New study suggests mysterious Kawasaki disease could be airborne
Tuesday, May 20, 2014, 5:35 PM - For decades, doctors have struggled to determine the cause of a mysterious disease that affects approximately 12,000 children a year in Japan, many of them under the age of five.
Kawasaki disease is a leading cause of acquired heart disease in children globally. While medical experts have figured out how to cure it, the cause remains unknown.
KD can be devastating when left untreated, leading to aneurysms that contribute to internal bleeding or heart attacks.
Many researchers believe it is an infection but a a new study suggests otherwise.

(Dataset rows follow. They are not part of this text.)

Background: an optimization exercise with open tools, aiming at small area. Do not read the settings as production practice.
Function was checked by simulation only, so behaviour that the tests miss may differ from the original.
No activity file was given, so power comes from the tool's default toggle rates.

==> flow/config.mk <==
export PLATFORM = sky130hd
export DESIGN_NAME = sps_serial_reader
export DESIGN_NICKNAME = sps_serial_reader
export VERILOG_FILES = /design/flow/design.v
export SDC_FILE = /design/flow/constraint.sdc
export NUM_CORES = 4
export LEC_CHECK = 0
export CAP_MARGIN = 20
export CORE_MARGIN = 2
export CORE_UTILIZATION = 40
export SLEW_MARGIN = 20
==> flow/constraint.sdc <==
create_clock -name core_clock -period 10.0 [get_ports {clk}]
set_input_delay 2.0000 -clock core_clock [delete_from_list [all_inputs] [get_ports {clk}]]
set_output_delay 2.0000 -clock core_clock [all_outputs]
set_load 0.01 [all_outputs]
==> flow/design.v <==
module sps_serial_reader (
    input  wire        clk,
    input  wire        rst,
    input  wire        start,
    input  wire        init,
    output wire        busy,
    output reg         done,
    input  wire [7:0]  rx_count,    
    input  wire [7:0]  rx_head,     
    output wire        rx_pop,      
    output wire        rx_discard,  
    output reg  [3:0]  last_result,
    output reg         rec_valid,
    output wire [2:0]  health,
    output reg  [31:0] bad_cnt,
    output reg  [31:0] good_cnt,
    input  wire [3:0]  rec_sel,
    output wire [31:0] rec_data
);
    localparam [7:0]  START_BYTE  = 8'h7E;
    localparam [7:0]  END_BYTE    = 8'h7E;
    localparam [7:0]  ESC_BYTE    = 8'h7D;
    localparam [7:0]  MIN_FRAME   = 8'd47;
    localparam [5:0]  PAYLOAD_LEN = 6'd40;
    localparam [31:0] DEGRADE_LIMIT = 32'd5;
    localparam [3:0] RES_OK       = 4'h0;
    localparam [3:0] RES_NODATA   = 4'h1;
    localparam [3:0] RES_RESYNC   = 4'h2;
    localparam [3:0] RES_INCOMPL  = 4'h3;
    localparam [3:0] RES_SENSOR   = 4'h4;
    localparam [3:0] RES_CHECKSUM = 4'h5;
    localparam [3:0] RES_FRAMING  = 4'h6;
    localparam [3:0] RES_NONE     = 4'hF;
    localparam [1:0] LS_INIT     = 2'd0;
    localparam [1:0] LS_HEALTHY  = 2'd1;
    localparam [1:0] LS_DEGRADED = 2'd2;
    localparam [3:0] S_IDLE    = 4'd0;
    localparam [3:0] S_FIRST   = 4'd1;    
    localparam [3:0] S_HDR     = 4'd2;    
    localparam [3:0] S_HDR_CHK = 4'd3;    
    localparam [3:0] S_PAY     = 4'd4;    
    localparam [3:0] S_ESC     = 4'd5;    
    localparam [3:0] S_CHK     = 4'd6;    
    localparam [3:0] S_END     = 4'd7;    
    localparam [3:0] S_FINAL   = 4'd8;    
    localparam [3:0] S_DISCARD = 4'd9;    
    localparam [3:0] S_COMMIT  = 4'd10;   
    reg  [3:0]  state;
    reg  [7:0]  n_sample;           
    reg  [7:0]  head_sample;        
    reg  [2:0]  hdr_cnt;
    reg  [7:0]  hdr [0:4];
    reg  [5:0]  pay_cnt;
    reg  [7:0]  payload [0:39];
    reg  [7:0]  sum;
    reg  [7:0]  chk_byte;
    reg  [7:0]  end_byte;
    reg  [3:0]  code;               
    reg  [31:0] record [0:9];
    reg  [1:0]  link_state;
    integer i;
    reg       unesc_ok;
    reg [7:0] unesc_val;
    always @(*) begin
        unesc_ok  = 1'b1;
        unesc_val = 8'h00;
        case (rx_head)
            8'h5E:   unesc_val = 8'h7E;
            8'h5D:   unesc_val = 8'h7D;
            8'h31:   unesc_val = 8'h11;
            8'h33:   unesc_val = 8'h13;
            default: unesc_ok  = 1'b0;
        endcase
    end
    wire have_byte = (rx_count != 8'd0);
    wire [7:0] fcs = ~sum;          
    assign busy       = (state != S_IDLE);
    assign rx_pop     = have_byte &&
                        (state == S_HDR || state == S_PAY || state == S_ESC ||
                         state == S_CHK || state == S_END);
    assign rx_discard = (state == S_DISCARD);
    assign health   = {link_state, link_state == LS_HEALTHY};
    assign rec_data = (rec_sel < 4'd10) ? record[rec_sel] : 32'h0;
    wire [31:0] bad_inc  = (bad_cnt  == 32'hFFFF_FFFF) ? bad_cnt  : bad_cnt  + 32'd1;
    wire [31:0] good_inc = (good_cnt == 32'hFFFF_FFFF) ? good_cnt : good_cnt + 32'd1;
    always @(posedge clk) begin
        if (state == S_HDR && have_byte)
            hdr[hdr_cnt] <= rx_head;
        if (state == S_PAY && have_byte && rx_head != ESC_BYTE)
            payload[pay_cnt] <= rx_head;
        if (state == S_ESC && have_byte && unesc_ok)
            payload[pay_cnt] <= unesc_val;
    end
    always @(posedge clk) begin
        if (state == S_COMMIT && code == RES_OK)
            for (i = 0; i < 10; i = i + 1)
                record[i] <= {payload[4*i], payload[4*i+1], payload[4*i+2], payload[4*i+3]};
    end
    always @(posedge clk) begin
        if (rst) begin
            state       <= S_IDLE;
            done        <= 1'b0;
            last_result <= RES_NONE;
            rec_valid   <= 1'b0;
            link_state  <= LS_INIT;
            bad_cnt     <= 32'd0;
            good_cnt    <= 32'd1;
        end else begin
            done <= 1'b0;
            case (state)
                S_IDLE: begin
                    if (start) begin
                        n_sample    <= rx_count;
                        head_sample <= rx_head;
                        state       <= S_FIRST;
                    end else if (init) begin
                        link_state <= LS_INIT;
                        bad_cnt    <= 32'd0;
                        good_cnt   <= 32'd1;
                    end
                end
                S_FIRST: begin
                    hdr_cnt <= 3'd0;
                    pay_cnt <= 6'd0;
                    if (n_sample == 8'd0) begin
                        code  <= RES_NODATA;
                        state <= S_COMMIT;
                    end else if (head_sample != START_BYTE) begin
                        code  <= RES_RESYNC;
                        state <= S_DISCARD;
                    end else if (n_sample < MIN_FRAME) begin
                        code  <= RES_INCOMPL;
                        state <= S_COMMIT;
                    end else begin
                        state <= S_HDR;
                    end
                end
                S_HDR: begin
                    if (have_byte) begin
                        hdr_cnt <= hdr_cnt + 3'd1;
                        if (hdr_cnt == 3'd4)
                            state <= S_HDR_CHK;
                    end
                end
                S_HDR_CHK: begin
                    sum <= hdr[1] + hdr[2] + hdr[3] + hdr[4];
                    if (hdr[3] != 8'h00) begin
                        code  <= RES_SENSOR;
                        state <= S_DISCARD;
                    end else begin
                        state <= S_PAY;
                    end
                end
                S_PAY: begin
                    if (have_byte) begin
                        if (rx_head == ESC_BYTE) begin
                            state <= S_ESC;
                        end else begin
                            sum     <= sum + rx_head;
                            pay_cnt <= pay_cnt + 6'd1;
                            if (pay_cnt == PAYLOAD_LEN - 6'd1)
                                state <= S_CHK;
                        end
                    end
                end
                S_ESC: begin
                    if (have_byte) begin
                        if (!unesc_ok) begin
                            code  <= RES_FRAMING;
                            state <= S_DISCARD;
                        end else begin
                            sum     <= sum + unesc_val;
                            pay_cnt <= pay_cnt + 6'd1;
                            state   <= (pay_cnt == PAYLOAD_LEN - 6'd1) ? S_CHK : S_PAY;
                        end
                    end
                end
                S_CHK: begin
                    if (have_byte) begin
                        chk_byte <= rx_head;
                        state    <= S_END;
                    end
                end
                S_END: begin
                    if (have_byte) begin
                        end_byte <= rx_head;
                        state    <= S_FINAL;
                    end
                end
                S_FINAL: begin
                    if (end_byte != END_BYTE) begin
                        code  <= RES_FRAMING;
                        state <= S_DISCARD;
                    end else if (fcs != chk_byte) begin
                        code  <= RES_CHECKSUM;
                        state <= S_DISCARD;
                    end else begin
                        code  <= RES_OK;
                        state <= S_COMMIT;
                    end
                end
                S_DISCARD, S_COMMIT: begin
                    state       <= S_IDLE;
                    done        <= 1'b1;
                    last_result <= code;
                    if (code == RES_OK) begin
                        rec_valid  <= 1'b1;
                        bad_cnt    <= 32'd0;
                        good_cnt   <= good_inc;
                        link_state <= LS_HEALTHY;
                    end else begin
                        bad_cnt <= bad_inc;
                        if (bad_inc >= DEGRADE_LIMIT)
                            link_state <= LS_DEGRADED;
                    end
                end
                default: state <= S_IDLE;
            endcase
        end
    end
endmodule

Air blowing into Japan from an agricultural portion of northeastern China appears to be causing a spike in cases of Kawasaki disease, suggesting the ailment is the result of a wind-borne toxin.
Children appear to be falling ill between six hours and two days after a shift in wind patterns, providing evidence of a short incubation period.
The findings seem to dispel the theory that Kawasaki disease is an infection. If it was, a quick incubation period would be unlikely and patients wouldn't be falling ill at roughly the same time, the study's authors say.
"Evidence indicates that the densely cultivated region of northeastern China acts as a source for the wind-borne agent of Kawasaki disease," the study's authors write.
"Our study suggests that the causative agent of KD is a preformed toxin or environmental agent rather than an organism requiring replication."
Still, some medical experts are quick to point out that the findings aren't definitive.
Anne Rowley, a pediatric infectious disease specialist at Northwestern University’s Feinberg School of Medicine in Chicago, Illinois, told Science Magazine that the hypothesis is “very interesting” but she remains skeptical about the wind-borne toxin theory.
If it proves to be true, Rowley told the magazine it would be "unprecedented for a human disease" adding that a number of diseases were initially attributed to unidentified toxins prior to infectious agents being classified.
The complete study can be found online at PNAS.